A maior parte das mulheres exibiu um bom desempenho no teste de alcançar atrás das costas mas fraco no teste sentado e alcançar, tal fenômeno pode estar relacionado com a prória dificuldade biomecânica de flexão de tronco, devido à elevada circunferência abdominal que impede a ação de alcançar os pés, refletindo em um problema de mobilidade estrutural (Del Porto et al., 2012). Segundo Kannus, Sievanen, Palvanen, Jarvinen e Parkkari (2005) a perda da flexibilidade em indivíduos mais velhos, está relacionado com a inatividade

25 física e se associado com a diminuição da força e da MME, podem potencializar a probabilidade de quedas, que contribuem para a incapacidade física da população em questão

A maior parte das mulheres exibiu um desempenho fraco no teste levantar e sentar na

cadeira e na flexão do antebraço, sendo o primeiro comprometido pela MG e, sobretudo, pela

idade. De acordo com Clark & Taylor (2011), após os 65 anos e a cada 5 anos a redução da força muscular situa-se entre 4,5% e 5,5%, afetando a capacidade de ativação dos neurónios motores pelo sistema nervoso, especialmente nos grandes grupos musculares.

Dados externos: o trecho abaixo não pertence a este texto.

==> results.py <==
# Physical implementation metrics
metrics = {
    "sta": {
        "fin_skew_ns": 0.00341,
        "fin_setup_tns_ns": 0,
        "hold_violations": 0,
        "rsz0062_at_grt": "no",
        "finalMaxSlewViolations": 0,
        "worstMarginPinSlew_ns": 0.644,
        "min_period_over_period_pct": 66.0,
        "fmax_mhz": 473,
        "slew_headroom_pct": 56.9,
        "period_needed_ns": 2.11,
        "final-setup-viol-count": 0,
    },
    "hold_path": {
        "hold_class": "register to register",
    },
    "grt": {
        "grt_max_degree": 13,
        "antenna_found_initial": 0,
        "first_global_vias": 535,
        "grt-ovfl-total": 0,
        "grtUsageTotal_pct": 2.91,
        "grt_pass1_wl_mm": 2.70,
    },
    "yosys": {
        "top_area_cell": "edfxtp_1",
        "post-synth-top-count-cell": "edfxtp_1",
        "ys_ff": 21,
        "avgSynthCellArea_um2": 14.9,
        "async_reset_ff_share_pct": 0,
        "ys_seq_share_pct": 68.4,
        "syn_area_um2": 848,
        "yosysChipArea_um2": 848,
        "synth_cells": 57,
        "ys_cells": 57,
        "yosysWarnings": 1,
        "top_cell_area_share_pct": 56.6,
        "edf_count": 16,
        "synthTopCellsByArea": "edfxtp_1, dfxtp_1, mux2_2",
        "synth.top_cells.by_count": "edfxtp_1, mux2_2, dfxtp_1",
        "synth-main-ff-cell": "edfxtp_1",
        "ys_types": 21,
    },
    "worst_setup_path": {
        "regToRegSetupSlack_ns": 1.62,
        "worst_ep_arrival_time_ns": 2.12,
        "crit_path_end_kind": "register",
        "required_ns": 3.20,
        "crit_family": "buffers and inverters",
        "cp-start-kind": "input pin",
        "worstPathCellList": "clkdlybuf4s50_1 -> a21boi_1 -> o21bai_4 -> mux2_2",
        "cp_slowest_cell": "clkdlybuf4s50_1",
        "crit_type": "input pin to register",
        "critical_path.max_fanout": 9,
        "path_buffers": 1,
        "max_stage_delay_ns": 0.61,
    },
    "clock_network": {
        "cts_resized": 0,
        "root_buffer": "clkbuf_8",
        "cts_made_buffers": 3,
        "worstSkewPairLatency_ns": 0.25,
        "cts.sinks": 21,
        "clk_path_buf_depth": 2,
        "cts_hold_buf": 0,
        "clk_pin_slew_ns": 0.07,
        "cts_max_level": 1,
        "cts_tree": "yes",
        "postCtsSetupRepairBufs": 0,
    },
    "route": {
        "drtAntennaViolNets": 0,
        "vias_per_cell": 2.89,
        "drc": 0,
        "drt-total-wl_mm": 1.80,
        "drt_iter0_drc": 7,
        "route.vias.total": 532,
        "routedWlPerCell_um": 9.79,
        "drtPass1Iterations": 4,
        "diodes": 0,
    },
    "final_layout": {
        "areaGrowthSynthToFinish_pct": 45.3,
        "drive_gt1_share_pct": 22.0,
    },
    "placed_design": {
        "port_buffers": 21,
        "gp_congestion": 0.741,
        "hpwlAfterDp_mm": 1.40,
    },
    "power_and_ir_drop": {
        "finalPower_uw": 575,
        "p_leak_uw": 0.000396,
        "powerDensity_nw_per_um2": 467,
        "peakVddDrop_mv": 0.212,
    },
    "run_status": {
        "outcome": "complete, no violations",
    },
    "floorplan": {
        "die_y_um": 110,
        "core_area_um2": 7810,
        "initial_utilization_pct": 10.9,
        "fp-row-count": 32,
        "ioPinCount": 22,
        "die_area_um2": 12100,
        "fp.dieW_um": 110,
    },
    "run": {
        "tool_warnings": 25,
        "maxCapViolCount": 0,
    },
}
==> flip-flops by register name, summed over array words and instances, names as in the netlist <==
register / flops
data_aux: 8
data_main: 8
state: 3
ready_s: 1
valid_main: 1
[/design/flow/design.v]
module skid_buffer#(
    parameter DATA_WIDTH = 8
)(
    input   clk,
    input   rst,
    output  reg ready_s,
    input   valid_s,
    input   [DATA_WIDTH-1:0]data_s,
    input   ready_m,
    output  reg valid_m,
    output  [DATA_WIDTH-1:0]data_m
);
reg [DATA_WIDTH-1:0] data_r [1:0];
always@(posedge clk)
begin
    if(rst)
        ready_s <= 1'b0;
    else 
        ready_s <= !valid_m && !ready_s || valid_m && ready_m;
    if(rst)
        valid_m <= 1'b0;
    else if(valid_s && ready_s) begin
        valid_m <= 1'b1;
        data_r[0] <= data_s;
    end
    else if(ready_m)
        valid_m <= 1'b0;
end
assign data_m  = data_r[0];
endmodule
## /design/flow/design.v

```verilog
`timescale 1ns / 1ps
module Addition32Bit (
    input sign_a,
    input sign_b,
    input [23:0] a,b,
    output reg [24:0] res,
    output reg sign_res
    );
    always @(*) begin
        if (sign_a == sign_b) begin
            sign_res = sign_a;   
            res = a+b;
        end
        else if (a >= b) begin
            res = a - b;
            sign_res = sign_a;
        end
        else begin
            res = b - a;
            sign_res = sign_b;
        end
    end
endmodule	
```

## /design/flow/run.sh

```bash
#!/bin/bash
# OpenROAD 26Q1-2900-gdf79404cd8, Yosys 0.63+post, stock flow scripts
make -C /OpenROAD-flow-scripts/flow DESIGN_CONFIG=/design/flow/config.mk WORK_HOME=/design/flow/orfs finish
```

## /design/flow/config.mk

```make
export PLATFORM = sky130hd
export DESIGN_NAME = Addition32Bit
export DESIGN_NICKNAME = Addition32Bit
export VERILOG_FILES = /design/flow/design.v
export SDC_FILE = /design/flow/constraint.sdc
export NUM_CORES = 4
export LEC_CHECK = 1
export CORE_AREA = 10 10 114 114
export DIE_AREA = 0 0 124 124
```

## /design/flow/constraint.sdc

```tcl
current_design Addition32Bit

set clk_period 23.8
set clk_io_pct 0.2

create_clock -name clk0 -period $clk_period

set non_clock_inputs [all_inputs -no_clocks]
set_input_delay [expr $clk_period * $clk_io_pct] -clock clk0 $non_clock_inputs
set_output_delay [expr $clk_period * $clk_io_pct] -clock clk0 [all_outputs]
```

==> changes_impl.md <==
### Changed

- Status: finished clean
- # fillers: 1110
- Initial drt markers: ~310
- Relative slew slack: ~44%
- Syn Inst Count: 565
- Die Width: around 120 um
- Worst path depth: 13
- Core Region: 10400 um2
- Syn_area_per_cell: 6.56 um2
- RSZ-0062 raised after global routing: no
- Register area: 0 um2
- Pin count of the biggest net entering global routing: 35
- Setup violations, final: 0
- Antenna diodes: 0
- CP top delay family: AND-OR/OR-AND gates
- WL met3: 754 um
- Final WL: 12.3 mm
- DRC Markers: 0
- Min-Delay Path Class: input pin to output pin
- VDD IR max: 0.0133 mV
- Count of tool warnings: 83
- Fp util: 35.6%
- 1st-pass router iterations: 5
- Buf/Inv on CP: 3
- Cell area after layout: 4560 um2
- Chip Area, Yosys: 3700 um2
- Worst path arrival time: 9.23 ns
- Hold_buf cts: 0
- Antenna Nets Post-Route: 0
- Fin crit share: 58.8%
- Clock period minus worst slack: roughly 14 ns
- F_max: 71.5 MHz
- Final hold vios: 0
- Hold Crit Start: sign_a
- Max Used Layer: met4
- Total congestion overflow: 0
- Power Density: ~30 nW/um2
- Worst setup EP type: output pin
- CP Cell Sequence: clkdlybuf4s50_1 > inv_1 > ha_1 > and4_4 > nor3b_1 > a221o_1 > or3_4 > o21ai_4 > a311oi_1 > nor4_1 > o21ai_0 > a31o_1 > clkdlybuf4s50_1
- Final-layout clock buffer total: 0
- Total Routing Usage GR: 15.8%
- Largest stage delay on the critical path: 0.63 ns
- Number of cells in Yosys stat: roughly 570
- Final-report max-slew violation count: 0
- Placed Cells: 753
- Worst slew pin tran: 0.824 ns
- Die Footprint: 15400 um2
- Mapped Area: 3700 um2
- # resized after CTS: 0
- Vias/cell: 5.52
- Initial antenna violation count: 0
- WHS Endpoint: sign_res
- Setup Fix Bufs, Post-CTS: 0
- Vias in the first global route: 3974
- Via count: 4160
- Post-DP Area: 4560 um2
- # rows: 37
- Fraction of layout cells with a size suffix above 1: roughly 2.1%
- Most common cell on crit path: clkdlybuf4s50_1
- Worst Path Class, Setup: input pin to output pin
- Ports: 76
- Area growth syn-to-layout: 23.1%
- Power, Total: 136 uW
- Crit path required time: 19.04 ns
- I/O Buffers: 76
- Met1 WL: 5.86 mm
- Max Cap Viol: 0
- Startpoint Class: input pin
- Critical Path Fanout Max: 28
- WL met2: 5.62 mm
- Yosys top cell area share: 25.3%
- Post-detail-place hpwl: 10.2 mm
- Leak pwr: 2.13 nW
- Die y size: approximately 120 um
- First-pass GRT wire length: 20.2 mm
- Yosys Warn Count: 1
- Finished Layout Cells: 753
- Gpl congestion: 0.995
- Area leader, netlist: ha_1
- Cell types occupying the most area after synthesis: ha_1 (25%), a21oi_1 (9.2%), inv_1 (7.3%)
- Gate Area: 3310 um2
- Wirelength per Cell: 16.3 um
- Hold depth: 4
- Seq_cells: 0
- Sequential area share after synthesis: 0%
- Cell Type Count: about 55
- Final Core Density: 43.8%
- Setup_tns: 0 ns
- Max stage delay cell, worst path: o21ai_4
## per-layer routing
layer | vias to the layer above | global-route usage [%]
met2 | 139 | 25.6
met4 | 0 | 0.576
met3 | 2 | 1.79
met1 | 1923 | 23.2
met5 | - | 0
li1 | 2096 | -
## layout make-up
type               count  area share (%)
inverters             72            5.93
multi-input cells    463            72.7
well taps            136            3.73
repair buffers        82            17.7
## per-stage QoR
stage | hold slack [ns] | setup WS, ns
final | 10.58 | 9.81
after global routing | 10.63 | 9.60
after floorplan | 9.57 | 11.80
after CTS | 10.59 | 9.87
after detailed placement | 10.59 | 9.88
after global placement | 10.60 | 9.95
## placed cells by master (no fill, tap or decap), drive strengths merged, types with 4 or more instances in the layout
master	count
nor3	13
nand2	38
a21oi	68
mux2i	7
nand2b	6
buf	6
clkdlybuf4s50	76
xnor2	21
ha	75
nor2	53
a31oi	9
or3	4
o21ai	35
a211oi	4
o21bai	8
a21o	18
nor2b	7
o31ai	9
nand4	8
nor4	4
inv	72
and3	4
o211ai	11
a311oi	5
nand3	5
o21a	7
o311ai	4
## worst min-delay path, cell delays in order
cell,delay [ns]
clkdlybuf4s50_1,0.49
nand2_1,0.09
nand2_1,0.05
clkdlybuf4s50_1,0.42
## Yosys cell counts (all sizes together) (11+ instances only)
master   n
a21o    18
a21oi   68
clkbuf  22
ha      75
inv     72
nand2   38
nor2    53
nor3    13
o211ai  11
o21ai   35
xnor2   21
## cell families (layout without fill, tap and decap cells)
group	after synthesis	in the layout	synth area share [%]
AND-OR/OR-AND	202	202	35.0
AND/OR/NAND/NOR	150	150	19.0
buffers and inverters	102	154	10.7
adder cells (fa/ha/maj)	78	78	27.0
XOR/XNOR	24	24	5.67
multiplexers	9	9	2.60
## where the power goes
| group | internal (mW) | switching (mW) |
|---|---|---|
| registers | 0 | 0 |
| logic | 0.0671 | 0.0692 |
| clock network | 0 | 0 |
| total | 0.0671 | 0.0692 |
## how the worst max path moves through the flow
stage | endpoint | startpoint | slack [ns]
after global routing | res[24] | a[10] | 9.60
after CTS | res[24] | a[10] | 9.87
final | res[24] | a[10] | 9.81
No activity file was given, so power comes from the tool's default toggle rates.
File: ./constraint.sdc
current_design CompareAndShift32Bit

set clk_period 14.2
set clk_io_pct 0.2

create_clock -name clk0 -period $clk_period

set non_clock_inputs [all_inputs -no_clocks]
set_input_delay [expr $clk_period * $clk_io_pct] -clock clk0 $non_clock_inputs
set_output_delay [expr $clk_period * $clk_io_pct] -clock clk0 [all_outputs]
===== run.sh =====
#!/bin/bash
# OpenROAD 26Q1-2900-gdf79404cd8, Yosys 0.63+post, stock flow scripts
make -C /OpenROAD-flow-scripts/flow DESIGN_CONFIG=/design/flow/config.mk WORK_HOME=/design/flow/orfs finish

===== config.mk =====
export PLATFORM = sky130hd
export DESIGN_NAME = multiplier_32bit
export DESIGN_NICKNAME = multiplier_32bit
export VERILOG_FILES = /design/flow/design.v
export SDC_FILE = /design/flow/constraint.sdc
export NUM_CORES = 4
export LEC_CHECK = 1
export CORE_UTILIZATION = 40

===== constraint.sdc =====
current_design multiplier_32bit

set clk_period 1.4
set clk_io_pct 0.2

create_clock -name clk0 -period $clk_period [get_ports {clk}]

set non_clock_inputs [all_inputs -no_clocks]
set_input_delay [expr $clk_period * $clk_io_pct] -clock clk0 $non_clock_inputs
set_output_delay [expr $clk_period * $clk_io_pct] -clock clk0 [all_outputs]

===== design.v =====
module Multiplication32bit(
    input [23:0] man_a,
    input [23:0] man_b,
    input [7:0] exp_a,
    input [7:0] exp_b,
    output [22:0] final_mantissa,
    output [7:0] final_exp,
    output overflow
);
wire [47:0] product = man_a * man_b;  
wire norm_shift = product[47];  
wire [22:0] man_norm = norm_shift ? product[46:24] : product[45:23];  
wire guard_bit = norm_shift ? product[23] : product[22];  
wire sticky_bit = norm_shift ? |product[22:0] : |product[21:0];  
wire round = guard_bit & sticky_bit;  
wire [23:0] rounded = {1'b0, man_norm} + round;  
wire carry = rounded[23];  
assign final_mantissa = carry ? rounded[23:1] : rounded[22:0];  
wire [9:0] exp_raw = exp_a + exp_b - 8'd127 + norm_shift + carry;  
assign final_exp = exp_raw[7:0];
assign overflow = exp_raw > 8'd254;
endmodule
`timescale 1ns / 1ps
module multiplier_32bit (
    input clk,
    input rst,
    input [31:0] i_a,
    input [31:0] i_b,
    input i_vld,
    output reg [31:0] o_res,
    output reg o_res_vld,
    output reg overflow
);
wire sign_a, sign_b, sign_res;
wire [7:0] exp_a, exp_b, final_exp;
wire [22:0] final_mantissa;
wire result_overflow;
wire [23:0] man_a, man_b;
assign sign_a = i_a[31];
assign sign_b = i_b[31];
assign exp_a = i_a[30:23];
assign exp_b = i_b[30:23];
assign man_a = (exp_a == 8'b0) ? {1'b0, i_a[22:0]} : {1'b1, i_a[22:0]};  
assign man_b = (exp_b == 8'b0) ? {1'b0, i_b[22:0]} : {1'b1, i_b[22:0]};
wire is_nan_a = ((exp_a == 8'b11111111) && (man_a[22:0] != 0));  
wire is_nan_b = ((exp_b == 8'b11111111) && (man_b[22:0] != 0));
wire is_inf_a = ((exp_a == 8'b11111111) && (man_a[22:0] == 0));
wire is_inf_b = ((exp_b == 8'b11111111) && (man_b[22:0] == 0));
wire is_zero_a = ((i_a[30:0] == 0));  
wire is_zero_b = ((i_b[30:0] == 0));
wire sign_res;
assign sign_res = sign_a ^ sign_b;
Multiplication32bit u_Multiplication32bit (
    .man_a(man_a),
    .man_b(man_b),
    .exp_a(exp_a),
    .exp_b(exp_b),
    .final_mantissa(final_mantissa),
    .final_exp(final_exp),
    .overflow(result_overflow)
);
always @(posedge clk or posedge rst) begin
    if (rst) begin
        o_res <= 32'b0;
        o_res_vld <= 1'b0;
        overflow <= 1'b0;
    end else if (i_vld) begin
        if (is_nan_a || is_nan_b || ((is_inf_a && is_zero_b) || (is_zero_a && is_inf_b))) begin
            o_res <= 32'h7FC00000;  
            overflow <= 1'b1;
        end else if (is_inf_a || is_inf_b) begin
            o_res <= {sign_res, 8'hFF, 23'b0};  
            overflow <= 1'b1;
        end else if (is_zero_a || is_zero_b) begin
            o_res <= {sign_res, 31'b0};  
            overflow <= 1'b0;
        end else if (result_overflow) begin
            o_res <= {sign_res, 8'hFF, 23'b0};  
            overflow <= 1'b1;
        end else begin
            o_res <= {sign_res, final_exp, final_mantissa};
            overflow <= 1'b0;
        end
        o_res_vld <= 1'b1;
    end else begin
        o_res_vld <= 1'b0;
    end
end
endmodule

==> run_results.csv <==
group,metric,value,unit
clock_tree,cts_tree,"built",
sta,slew_headroom,61.43,%
worst_setup_path,start_kind,"primary input",
logic_synthesis,edf_count,0,
drt,drtPass1Iterations,5,
logic_synthesis,netlist_instances,2664,
worst_setup_path,cp_slowest_stage_delay,0.54,ns
worst_setup_path,r2r_slack,0.50,ns
drt,route.detailed.drc,0,
layout,regArea,850.8,sq um
global_routing,grt_overflow,0,
drt,first_iter_violations,798,
worst_setup_path,critPathSlowestCell,"fa_1",
layout,finalInstanceArea,30680,sq um
logic_synthesis,syn-cell-area,22940,sq um
job,drv_cap,0,
clock_tree,cts.sinks,34,
clock_tree,postCtsHoldBufs,0,
floorplanning,core-area,56500,sq um
worst_setup_path,critPathMostFrequentCell,"fa_1",
worst_setup_path,cp_data_required_time,1.57,ns
placed_design,hpwlAfterDp,54.21,mm
worst_setup_path,path_max_fanout,12,
drt,viasPerCell,5.004,
worst_setup_path,cp-end-kind,"flip-flop",
worst_setup_path,r2r_start,"o_res[25]$_DFFE_PP0P_",
clock_tree,clk_latency,0.28,ns
drt,num_vias,19904,
drt,finalWirelength,65.86,mm
clock_tree,cts.clk_slew.worst_paths,0.06,ns
worst_setup_path,regToRegEndpoint,"o_res[25]$_DFFE_PP0P_",
global_routing,grt_pass1_wl,107.2,mm
floorplanning,die_y,241.5,um
logic_synthesis,synth-main-ff-cell,"dfrtp_1",
logic_synthesis,ys_types,104,
clock_tree,htreeDepth,2,
run_status,status,"finished, violations left",
worst_setup_path,cp.buffers_inverters,11,
placed_design,port_buffers,100,
clock_tree,root_buffer,"clkbuf_16",
worst_setup_path,crit_start,"i_b[5]",
logic_synthesis,synth_top_area_share,42.24,%
worst_setup_path,critical_path.top_delay_family,"adder cells",
sta,fin_skew,0,ns
global_routing,antenna_found_initial,1,
logic_synthesis,synth.area.top_cells,"fa_1 42%, ha_1 10%, inv_1 8.7%",
placed_design,gp_routability_congestion,0.9380,
sta,setup_violations,33,
logic_synthesis,ys_async_sr_fraction,100.0,%
sta,layout_worst_path_cycle_share,688.5,%
logic_synthesis,yosysTopAreaCell,"fa_1",
worst_setup_path,worstPathArrival,9.81,ns
layout,syn_to_final_growth,33.73,%
run_status,violations,"setup timing",
sta,max_freq,103.8,MHz
logic_synthesis,ys_seq_share,3.709,%
logic_synthesis,ys_area,22940,sq um
sta,worstMarginPinSlew,0.5771,ns
global_routing,track_usage,24.38,%
floorplanning,ios,101,
logic_synthesis,ys_warn_count,1,
sta,slew_viol_final,0,
floorplanning,dieWidth,241.5,um
sta,tns,-261.77,ns
placed_design,place_ws,-9.197,ns
sta,worst_slack,-8.238,ns
hold_path,hold_path_class,"primary input to async pin",
layout,drive_above_1_share,25.31,%
worst_setup_path,worst-setup-path-type,"primary input to flip-flop",
floorplanning,dieArea,58310,sq um
floorplanning,fp_util,40.60,%
worst_setup_path,path_depth,45,
layout,comb_area,20280,sq um
global_routing,grt_pass1_vias,21102,
global_routing,grt_max_degree,27,
job,tool_warnings,29,
logic_synthesis,ys_ff,34,
sta,rsz0062_at_grt,"true",
drt,drt-wirelength-per-cell,16.56,um
placed_design,placed_cell_area,28600,sq um
worst_setup_path,reg2reg_depth,2,
clock_tree,cts_made_buffers,5,
logic_synthesis,syn_avg_cell_area,8.610,sq um
clock_tree,cts_max_path_buffers,2,
logic_synthesis,yosys_cells,2664,
floorplanning,rows,87,
drt,antenna_left,0,
layout,nFillCells,4721,
sta,finalCriticalPeriod,9.638,ns
sta,hold_violations,0,
==> through the flow <==
step           std cells  hold WS (ns)  utilization, %
2_1_floorplan       2664        0.3114               -
3_3_place_gp        3877        0.4736           50.63
3_5_place_dp        3877        0.4770           50.63
4_1_cts             3930        0.3031           52.53
5_1_grt             3978        0.3538           54.30
6_report            3978        0.3010           54.30
==> repair_timing <==
action                                  CTS  global route
setup buffers                            43            43
cloned                                    3            10
pin swaps                                91            90
endpoints found under the setup margin   40            56
gates resized                           212           150
==> cell usage after synthesis (all sizes together) (4+ instances only) <==
library cell  instances
inv                 532
fa                  484
nand2               453
and2                224
ha                  188
clkbuf              120
nor2                 73
a21oi                72
o21ai                54
xnor2                51
dfrtp                34
nand4                31
nand3                28
nor4                 24
buf                  22
nor3                 22
and3                 19
xor2                 17
o21a                 15
a31oi                13
a21o                 11
mux2i                10
a211oi                9
o211ai                9
o31ai                 9
a211o                 8
a311oi                8
a22oi                 7
o221ai                7
or3                   7
a22o                  6
and4                  6
nand2b                6
o2bb2ai               6
a2111oi               5
nor2b                 5
nor4b                 5
o2111ai               5
or2                   5
a21boi                4
a31o                  4
o21bai                4
==> cell families (layout without fill, tap and decap cells) <==
group	count (synthesis)	in the layout	synth area share, %
mux	10	10	0.4364
simple gates	918	918	19.57
xor+xnor	68	68	2.760
other cells	0	2	0
compound gates	286	286	9.579
fa+ha+maj	672	672	52.50
flops	34	34	3.709
buf+inv	676	1232	11.45
==> registers in the layout, indices dropped and copies added, names as in the netlist <==
name	flops
o_res	32
o_res_vld	1
overflow	1
==> per-layer routing <==
layer	routed length (um)	global-route usage, %	vias to the layer above
met5	0	0	-
met4	1331	2.743	0
met3	5784	7.988	78
met2	30840	37.93	709
met1	27900	35.74	9763
li1	-	-	9354
==> cell usage in the layout, fill, tap and decap left out, types with 8 or more instances in the layout <==
cell type        instances
inv_2                   13
ha_4                    15
and2_1                 217
nor2_1                  70
nand4_1                 30
mux2i_1                 10
a211o_1                  8
clkbuf_16               15
a31oi_1                 11
o21a_1                  15
ha_1                   171
dlygate4sd2_1           24
nor4_4                   8
nor4_2                   9
o21ai_0                 33
clkdlybuf4s50_1         15
fa_2                    12
xnor2_1                 47
xor2_1                  13
and3_1                  18
o21ai_1                 12
buf_12                  44
clkbuf_2                 9
buf_4                  490
a21o_1                  11
buf_8                   11
nor3_1                  20
fa_1                   472
inv_1                  519
a21oi_2                 13
o21ai_2                  9
nand2_1                430
nand2_2                 18
nand3_1                 21
dfrtp_1                 34
buf_6                   38
a21oi_1                 53
dlymetal6s2s_1          39
o211ai_1                 9
==> tightest hold or removal path: stages <==
cell,delay [ns]
clkdlybuf4s50_1,0.39
inv_1,0.06
buf_4,0.19
==> cell type report <==
cell class / instances / share of cell area [%]
antenna: 2 / 0.01632
clock buffer: 5 / 0.4079
clock inverter: 3 / 0.1305
inverter: 533 / 6.522
multi-input combinational: 1954 / 66.11
sequential: 34 / 2.774
tap: 756 / 3.084
timing repair buffer: 691 / 20.96
==> how the worst max path moves through the flow <==
stage | endpoint | slack [ns]
after CTS | o_res[19]$_DFFE_PP0P_ | -8.35
after global routing | o_res[3]$_DFFE_PP0P_ | -8.64
final | o_res[11]$_DFFE_PP0P_ | -8.24
module prog_mem (
	input [31:0] pc,
	input clk,
	output reg [31:0] instr
);
always @(posedge clk) begin
	case(pc)
   0: instr <= {8'b00000000, 8'b00000000, 16'b0};
	1: instr <= {8'b00000001, 8'b00000000, 16'h0001};
	2: instr <= {8'b00011111, 24'b0};
endcase
end
endmodule
module top(
	input clk,		
	input reset,
	output [31:0] out0
);
wire [31:0] w_pc;
wire [31:0] w_instr;
wire w_ZF, w_CF;
prog_mem pm (
	.pc(w_pc),
	.clk(clk),
	.instr(w_instr)
);
procesor p (
	.clk(clk),
	.instruction(w_instr),
	.ZF(w_ZF),
	.CF(w_CF),
	.out0(out0)
);
PC pc (
	.clk(clk),
	.reset(reset),
	.ZF(w_ZF),
	.instruction(w_instr),
	.PC(w_pc)
);
endmodule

A menopausa gera uma diminuição da globulina de ligação às hormonas sexuais e o aumento da produção de citocinas pró-inflamatórias, como a interleucina 6 (IL-6) e o fator de necrose tumoral alfa (TNF-α), ambos produzidos nas células adiposas e ampliadas com o incremento dos níveis de adiposidade, aumentando o catabolismo das proteínas (Rolland & Vellas, 2009), com o consequente comprometimento da condição muscular da mulher.

Vários estudos já contribuíram para orientar a prescrição de exercício e a monitorização do mesmo em mulheres pós-menopáusicas (Moreira et al., 2008; Bann et al., 2014; Messier et al., 2011). Pitanga, Pitanga, Gabriel e Moreira (2014) sugerem que a prática de caminhada, reunindo um dispêndio energético semanal de 816 kcal, com intensidade de leva a moderada, previne a sarcopenia em mulheres pós-menopáusicas. Além do exercício aeróbio, é de suma importância a prática do treinamento de força e de acordo com Rocha et

al. (2012), a combinação dos dois métodos, com intensidade moderada a vigorosa revela-se

muito importante na pós-menopausa, ativando a produção de enzimas oxidativas nas mitocôndrias e favorecendo a síntese proteica (Short, Vittone, Bigelow, Proctor, & Nair, 2004).

A presente investigação contempla alguns aspetos importantes, como a confirmação da influência da composição corporal na aptidão física funcional da mulher pós-menopáusica, constituindo um pequeno contributo para a para melhoria dos programas de exercício orientados especificamente para as necessidades desta população. Porém, algumas limitações dessa investigação devem ser apontadas. Em primeiro lugar, os equipamentos utilizados para a avaliação da força de preensão manual e da composição corporal são amplamente reportadas na literatura, mas não estão entre os equipamentos mais rigorosos para avaliar as variáveis analisadas na presente investigação. Em segundo lugar, o estudo teria beneficiado da utilização de uma amostra mais representativa e da classificação da condição muscular, de acordo com a proposta do European Working Group on Sarcopenia in Older People (Cruz- Jentoft et al., 2010).